Where the word "localparam" occurs in a line of the listing, please copy the line.

★ ★ ★

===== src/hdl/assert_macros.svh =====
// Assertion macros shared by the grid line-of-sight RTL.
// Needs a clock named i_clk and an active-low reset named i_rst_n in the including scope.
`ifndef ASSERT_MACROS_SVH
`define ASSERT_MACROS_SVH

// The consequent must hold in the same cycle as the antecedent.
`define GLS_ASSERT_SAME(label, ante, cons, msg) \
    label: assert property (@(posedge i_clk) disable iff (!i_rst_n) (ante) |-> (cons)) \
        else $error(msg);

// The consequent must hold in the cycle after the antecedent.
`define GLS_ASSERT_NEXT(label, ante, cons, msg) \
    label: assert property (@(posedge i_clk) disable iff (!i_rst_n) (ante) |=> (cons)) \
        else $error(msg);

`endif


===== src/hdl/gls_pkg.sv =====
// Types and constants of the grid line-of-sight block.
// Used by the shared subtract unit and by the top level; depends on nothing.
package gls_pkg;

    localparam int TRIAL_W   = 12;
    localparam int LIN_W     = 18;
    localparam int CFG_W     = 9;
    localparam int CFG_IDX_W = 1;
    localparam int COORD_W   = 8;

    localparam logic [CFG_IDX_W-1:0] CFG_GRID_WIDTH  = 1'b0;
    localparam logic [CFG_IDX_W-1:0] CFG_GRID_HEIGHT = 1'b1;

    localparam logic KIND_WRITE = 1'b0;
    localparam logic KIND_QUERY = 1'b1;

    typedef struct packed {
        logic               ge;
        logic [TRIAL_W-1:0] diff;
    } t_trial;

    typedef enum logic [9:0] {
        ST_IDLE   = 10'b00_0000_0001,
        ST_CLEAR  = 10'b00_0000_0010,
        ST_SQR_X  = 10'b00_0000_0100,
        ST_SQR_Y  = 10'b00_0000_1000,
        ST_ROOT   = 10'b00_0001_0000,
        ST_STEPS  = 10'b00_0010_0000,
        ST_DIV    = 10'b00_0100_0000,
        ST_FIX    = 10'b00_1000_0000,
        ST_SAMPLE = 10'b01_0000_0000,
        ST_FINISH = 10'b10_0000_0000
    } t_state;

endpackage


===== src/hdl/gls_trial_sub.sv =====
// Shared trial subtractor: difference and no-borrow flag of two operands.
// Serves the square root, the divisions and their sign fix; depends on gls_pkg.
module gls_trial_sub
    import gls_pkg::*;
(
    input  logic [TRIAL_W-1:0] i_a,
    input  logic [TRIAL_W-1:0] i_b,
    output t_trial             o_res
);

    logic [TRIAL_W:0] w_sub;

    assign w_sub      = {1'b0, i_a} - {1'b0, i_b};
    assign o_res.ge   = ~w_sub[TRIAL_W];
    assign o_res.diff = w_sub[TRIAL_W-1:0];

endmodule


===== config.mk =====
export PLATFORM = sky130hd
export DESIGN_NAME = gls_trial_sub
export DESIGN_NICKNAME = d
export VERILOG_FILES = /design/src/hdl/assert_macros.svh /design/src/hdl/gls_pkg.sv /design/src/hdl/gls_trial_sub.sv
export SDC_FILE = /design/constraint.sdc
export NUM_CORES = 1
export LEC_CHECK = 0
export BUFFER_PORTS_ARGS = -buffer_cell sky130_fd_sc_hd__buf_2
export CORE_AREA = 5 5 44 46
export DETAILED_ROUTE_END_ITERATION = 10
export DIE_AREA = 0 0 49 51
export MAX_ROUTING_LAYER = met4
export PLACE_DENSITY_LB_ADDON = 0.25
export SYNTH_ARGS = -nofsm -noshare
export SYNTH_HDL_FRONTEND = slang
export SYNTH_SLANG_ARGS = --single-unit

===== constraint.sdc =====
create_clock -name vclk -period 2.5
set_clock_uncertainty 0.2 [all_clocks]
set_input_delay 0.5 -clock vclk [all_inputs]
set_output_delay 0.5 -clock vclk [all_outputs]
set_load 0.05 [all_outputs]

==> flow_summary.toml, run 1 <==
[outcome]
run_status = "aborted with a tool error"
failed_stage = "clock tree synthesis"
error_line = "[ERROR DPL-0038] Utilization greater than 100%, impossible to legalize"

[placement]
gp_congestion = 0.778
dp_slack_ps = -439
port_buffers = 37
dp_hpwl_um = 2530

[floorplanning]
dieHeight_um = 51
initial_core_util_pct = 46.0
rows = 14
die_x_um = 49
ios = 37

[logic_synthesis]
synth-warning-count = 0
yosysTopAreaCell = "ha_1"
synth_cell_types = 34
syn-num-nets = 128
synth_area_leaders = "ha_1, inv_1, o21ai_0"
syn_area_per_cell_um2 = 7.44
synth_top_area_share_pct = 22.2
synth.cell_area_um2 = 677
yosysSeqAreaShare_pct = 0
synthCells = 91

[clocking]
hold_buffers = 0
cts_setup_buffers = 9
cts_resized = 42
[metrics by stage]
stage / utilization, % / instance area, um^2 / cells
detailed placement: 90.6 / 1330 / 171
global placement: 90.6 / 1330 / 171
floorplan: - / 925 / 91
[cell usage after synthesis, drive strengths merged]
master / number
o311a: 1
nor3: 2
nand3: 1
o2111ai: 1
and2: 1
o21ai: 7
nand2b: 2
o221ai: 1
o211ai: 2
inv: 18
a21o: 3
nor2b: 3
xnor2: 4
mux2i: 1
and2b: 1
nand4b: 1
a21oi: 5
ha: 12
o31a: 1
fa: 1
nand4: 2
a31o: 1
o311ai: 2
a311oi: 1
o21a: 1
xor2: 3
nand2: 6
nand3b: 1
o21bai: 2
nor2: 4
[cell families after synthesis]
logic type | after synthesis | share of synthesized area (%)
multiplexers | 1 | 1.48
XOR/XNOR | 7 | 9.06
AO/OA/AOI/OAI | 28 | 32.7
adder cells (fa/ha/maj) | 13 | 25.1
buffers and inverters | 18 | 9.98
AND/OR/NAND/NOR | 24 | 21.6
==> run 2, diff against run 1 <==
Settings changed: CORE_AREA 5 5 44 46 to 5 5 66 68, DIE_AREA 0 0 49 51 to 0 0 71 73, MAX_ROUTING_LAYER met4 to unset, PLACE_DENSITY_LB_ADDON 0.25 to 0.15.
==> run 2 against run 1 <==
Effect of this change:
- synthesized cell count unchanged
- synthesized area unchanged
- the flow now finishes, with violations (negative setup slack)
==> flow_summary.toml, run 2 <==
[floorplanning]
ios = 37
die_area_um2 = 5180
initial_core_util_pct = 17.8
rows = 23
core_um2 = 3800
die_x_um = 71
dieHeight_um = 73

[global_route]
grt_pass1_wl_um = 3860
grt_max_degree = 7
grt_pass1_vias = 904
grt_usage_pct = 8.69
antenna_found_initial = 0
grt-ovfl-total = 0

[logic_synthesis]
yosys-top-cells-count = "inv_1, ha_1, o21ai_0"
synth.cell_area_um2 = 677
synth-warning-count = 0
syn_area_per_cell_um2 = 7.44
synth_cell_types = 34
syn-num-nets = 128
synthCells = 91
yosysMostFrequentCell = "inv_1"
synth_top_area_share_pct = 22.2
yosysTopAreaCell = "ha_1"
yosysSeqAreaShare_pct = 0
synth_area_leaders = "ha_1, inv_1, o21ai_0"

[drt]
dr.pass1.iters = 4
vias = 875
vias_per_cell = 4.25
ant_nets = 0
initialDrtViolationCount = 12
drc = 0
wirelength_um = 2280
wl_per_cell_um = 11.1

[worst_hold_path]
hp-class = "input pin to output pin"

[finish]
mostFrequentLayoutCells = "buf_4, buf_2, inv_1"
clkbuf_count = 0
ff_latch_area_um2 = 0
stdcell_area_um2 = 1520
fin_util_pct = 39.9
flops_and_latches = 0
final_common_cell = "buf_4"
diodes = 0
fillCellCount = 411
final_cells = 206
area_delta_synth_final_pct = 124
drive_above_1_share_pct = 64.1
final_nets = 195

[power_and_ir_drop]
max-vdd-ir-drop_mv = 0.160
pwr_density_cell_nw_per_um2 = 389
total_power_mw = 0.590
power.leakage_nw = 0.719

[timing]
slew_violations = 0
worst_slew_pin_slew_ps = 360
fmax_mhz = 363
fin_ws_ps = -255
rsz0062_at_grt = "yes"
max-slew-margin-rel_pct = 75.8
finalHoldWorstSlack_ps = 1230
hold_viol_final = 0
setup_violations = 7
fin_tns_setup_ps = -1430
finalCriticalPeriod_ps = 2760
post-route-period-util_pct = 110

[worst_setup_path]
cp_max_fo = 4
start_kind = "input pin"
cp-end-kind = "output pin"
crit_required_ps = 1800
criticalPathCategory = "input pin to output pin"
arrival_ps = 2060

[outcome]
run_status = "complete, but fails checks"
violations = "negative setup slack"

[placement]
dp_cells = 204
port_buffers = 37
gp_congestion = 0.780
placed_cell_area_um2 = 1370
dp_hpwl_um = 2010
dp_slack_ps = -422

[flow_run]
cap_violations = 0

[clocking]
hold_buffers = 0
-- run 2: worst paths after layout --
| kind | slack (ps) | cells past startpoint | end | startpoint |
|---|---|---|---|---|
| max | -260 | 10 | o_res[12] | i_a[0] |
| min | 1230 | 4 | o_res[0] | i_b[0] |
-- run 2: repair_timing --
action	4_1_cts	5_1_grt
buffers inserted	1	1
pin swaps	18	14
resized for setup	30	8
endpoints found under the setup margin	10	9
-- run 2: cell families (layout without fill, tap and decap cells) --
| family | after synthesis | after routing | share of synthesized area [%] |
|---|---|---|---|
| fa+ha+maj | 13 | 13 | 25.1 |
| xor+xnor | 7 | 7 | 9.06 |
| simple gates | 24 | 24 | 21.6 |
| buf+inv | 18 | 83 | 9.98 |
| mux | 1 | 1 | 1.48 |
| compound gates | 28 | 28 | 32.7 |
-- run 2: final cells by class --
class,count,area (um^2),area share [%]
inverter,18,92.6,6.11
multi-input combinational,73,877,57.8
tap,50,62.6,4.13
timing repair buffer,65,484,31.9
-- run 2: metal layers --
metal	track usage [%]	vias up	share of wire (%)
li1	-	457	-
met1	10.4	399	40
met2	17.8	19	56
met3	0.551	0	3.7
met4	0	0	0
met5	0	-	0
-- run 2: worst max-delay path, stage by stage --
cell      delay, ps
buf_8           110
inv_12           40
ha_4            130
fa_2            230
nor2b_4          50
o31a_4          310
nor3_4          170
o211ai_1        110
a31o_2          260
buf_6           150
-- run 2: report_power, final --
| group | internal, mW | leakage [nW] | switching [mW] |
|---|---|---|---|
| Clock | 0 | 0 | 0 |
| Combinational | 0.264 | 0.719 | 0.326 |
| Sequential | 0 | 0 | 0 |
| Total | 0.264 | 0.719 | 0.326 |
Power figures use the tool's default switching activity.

★ ★ ★

## EXERCISE OUTPUT
    localparam int TRIAL_W   = 12;
    localparam int LIN_W     = 18;
    localparam int CFG_W     = 9;
    localparam int CFG_IDX_W = 1;
    localparam int COORD_W   = 8;
    localparam logic [CFG_IDX_W-1:0] CFG_GRID_WIDTH  = 1'b0;
    localparam logic [CFG_IDX_W-1:0] CFG_GRID_HEIGHT = 1'b1;
    localparam logic KIND_WRITE = 1'b0;
    localparam logic KIND_QUERY = 1'b1;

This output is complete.